1. The problem statement, all variables and given/known data
http://imgur.com/goozE9f
2. Relevant equations
$(dx_i)_p i= 1,2,3$

3. The attempt at a solution

I'm reading Manfredo and Do Carmo's Differential Forms and Applications. This is the very first page

Would you mind explaining me what is meant by dx, as highlighted in the picture? I guess it is "differential", like in Calculus textbooks, but what kind of mathematical object is it? A set, a line, a point? What is its domain? How is it formalized?

Instances of compose the space's basis. Are they arbitrary, or should they be selected in some way?

2. Sep 23, 2015

andrewkirk

Welcome to physicsforums Bruno.

That text explains it in rather a confusing fashion.

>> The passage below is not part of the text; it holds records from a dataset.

==> config.mk <==
export PLATFORM = sky130hd
export DESIGN_NAME = mdio_arbiter_flat
export DESIGN_NICKNAME = d
export VERILOG_FILES = /design/src/rtl/mdio_arbiter_if.sv /design/src/rtl/mdio_arbiter.sv /design/src/flat_wrapper.sv
export SDC_FILE = /design/constraint.sdc
export NUM_CORES = 1
export LEC_CHECK = 0
export ABC_AREA = 1
export BUFFER_PORTS_ARGS = -buffer_cell sky130_fd_sc_hd__buf_4
export CAP_MARGIN = 20
export CORE_MARGIN = 3
export CORE_UTILIZATION = 32
export DETAILED_ROUTE_END_ITERATION = 12
export GPL_TIMING_DRIVEN = 0
export PLACE_DENSITY_LB_ADDON = 0.08
export SYNTH_ARGS = -nofsm -noshare
export SYNTH_HDL_FRONTEND = slang
export SYNTH_SLANG_ARGS = --single-unit
==> constraint.sdc <==
create_clock -name clock -period 4.4 [get_ports clock]
set_input_delay 0.88 -clock clock [delete_from_list [all_inputs] [get_ports clock]]
set_output_delay 0.88 -clock clock [all_outputs]
set_load 0.01 [all_outputs]
===== src/rtl/dp_ram_if.sv =====
// One RAM port: request and write signals from the master, read data and its strobe back.
interface dp_ram_if #(
    parameter int DATA_W = 8,
    parameter int ADDR_W = 4
);
    // en is a single-cycle request with no back-pressure (the RAM is always ready);
    // rvalid is a one-cycle strobe that qualifies rdata, which holds between strobes.
    logic                  en;
    logic                  we;
    logic [DATA_W/8-1:0]   be;
    logic [ADDR_W-1:0]     addr;
    logic [DATA_W-1:0]     wdata;
    logic [DATA_W-1:0]     rdata;
    logic                  rvalid;

    modport master (output en, we, be, addr, wdata, input rdata, rvalid);
    modport slave  (input en, we, be, addr, wdata, output rdata, rvalid);

endinterface


===== src/rtl/dp_ram_port_out.sv =====
// Per-port read path: read-during-write select, rvalid generation and optional output register.
module dp_ram_port_out
    import dp_ram_pkg::*;
#(
    parameter int DATA_W   = 8,
    parameter int RDW_MODE = 0,
    parameter int OUT_REG  = 0
) (
    input  logic                clk,
    input  logic                rst_n,
    input  logic                en_i,
    input  logic                we_i,
    input  logic [DATA_W/8-1:0] be_i,
    input  logic [DATA_W-1:0]   wdata_i,
    input  logic [DATA_W-1:0]   old_i,
    output logic [DATA_W-1:0]   rdata_o,
    output logic                rvalid_o
);
    localparam int NB = DATA_W / 8;

    logic [DATA_W-1:0] merged;
    logic [DATA_W-1:0] wr_word;
    logic [DATA_W-1:0] s1_data_d, s1_data_q;
    logic              s1_vld_d, s1_vld_q;

    for (genvar i = 0; i < NB; i++) begin : g_merge
        assign merged[8*i +: 8] = byte_merge(old_i[8*i +: 8], wdata_i[8*i +: 8], be_i[i]);
    end

    assign wr_word = (RDW_MODE == RDW_WRITE_FIRST) ? merged : old_i;

    // old_i is the array word before this edge's writes, so plain reads and
    // cross-port reads both see the pre-write word.
    always_comb begin
        s1_vld_d  = 1'b0;
        s1_data_d = s1_data_q;
        if (en_i && !we_i) begin
            s1_vld_d  = 1'b1;
            s1_data_d = old_i;
        end else if (en_i && we_i && (RDW_MODE != RDW_NO_CHANGE)) begin
            s1_vld_d  = 1'b1;
            s1_data_d = wr_word;
        end
    end

    always_ff @(posedge clk or negedge rst_n) begin
        if (!rst_n) begin
            s1_vld_q  <= 1'b0;
            s1_data_q <= '0;
        end else begin
            s1_vld_q  <= s1_vld_d;
            s1_data_q <= s1_data_d;
        end
    end

    if (OUT_REG != 0) begin : g_oreg
        logic [DATA_W-1:0] s2_data_q;
        logic              s2_vld_q;

        always_ff @(posedge clk or negedge rst_n) begin
            if (!rst_n) begin
                s2_vld_q  <= 1'b0;
                s2_data_q <= '0;
            end else begin
                s2_vld_q <= s1_vld_q;
                if (s1_vld_q) s2_data_q <= s1_data_q;
            end
        end

        assign rdata_o  = s2_data_q;
        assign rvalid_o = s2_vld_q;
    end else begin : g_noreg
        assign rdata_o  = s1_data_q;
        assign rvalid_o = s1_vld_q;
    end

endmodule
## config.mk

```make
export PLATFORM = sky130hd
export DESIGN_NAME = cond_unit
export DESIGN_NICKNAME = d
export VERILOG_FILES = /design/src/rtl/cond_unit.sv
export SDC_FILE = /design/constraint.sdc
export NUM_CORES = 1
export LEC_CHECK = 0
export ABC_AREA = 0
export CAP_MARGIN = 0
export CORE_MARGIN = 4
export CORE_UTILIZATION = 43
export DETAILED_ROUTE_END_ITERATION = 7
export GPL_TIMING_DRIVEN = 0
export PLACE_DENSITY = 0.8
export SKIP_CTS_REPAIR_TIMING = 1
export SLEW_MARGIN = 20
export SYNTH_ARGS = -nofsm -noshare
export SYNTH_HDL_FRONTEND = slang
export SYNTH_SLANG_ARGS = --single-unit
```

## constraint.sdc

```tcl
create_clock -name clk -period 3.4 [get_ports clk]
set_input_delay 1.02 -clock clk [delete_from_list [all_inputs] [get_ports clk]]
set_output_delay 1.02 -clock clk [all_outputs]
set_load 0.03 [all_outputs]
```
**config.mk**
```make
export PLATFORM = sky130hd
export DESIGN_NAME = if_stage
export DESIGN_NICKNAME = d
export VERILOG_FILES = /design/src/rtl/if_stage_pkg.sv /design/src/rtl/if_stage_pc_next_sel.sv /design/src/rtl/if_stage.sv
export SDC_FILE = /design/constraint.sdc
export NUM_CORES = 1
export LEC_CHECK = 0
export ABC_AREA = 1
export ABC_CLOCK_PERIOD_IN_PS = 2000
export CORE_AREA = 2 2 131 133
export CTS_CLUSTER_SIZE = 30
export DETAILED_ROUTE_END_ITERATION = 10
export DIE_AREA = 0 0 133 135
export PLACE_DENSITY = 0.69
export SYNTH_ARGS = -nofsm -noshare
export SYNTH_HDL_FRONTEND = slang
export SYNTH_SLANG_ARGS = --single-unit
```
**constraint.sdc**
```tcl
create_clock -name clk -period 2 [get_ports clk]
set_input_delay 0.2 -clock clk [delete_from_list [all_inputs] [get_ports clk]]
set_output_delay 0.2 -clock clk [all_outputs]
set_load 0.1 [all_outputs]
```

Using the notation of the text, $(dx_i)_p$ is a linear function from the tangent space $\mathbb{R}_p^3$ to $\mathbb{R}$. Its value is given by its action on basis vectors of that tangent space:

$(dx_i)_p \big((\vec{e}_j)_p\big)=\delta_{ij}$ where $\delta_{ij}$ is the Kronecker Delta, which is 0 unless $i=j$, in which case it is 1.

Note that, under this notation, $(dx_i)_p$ is defined with respect to a basis $\{(\vec{e}_1)_p,(\vec{e}_2)_p,(\vec{e}_3)_p\}$ for the tangent space. Each differential form $(dx_i)_p$ corresponds to a particular basis vector $(\vec{e}_1)_p$ and is called its 'dual'.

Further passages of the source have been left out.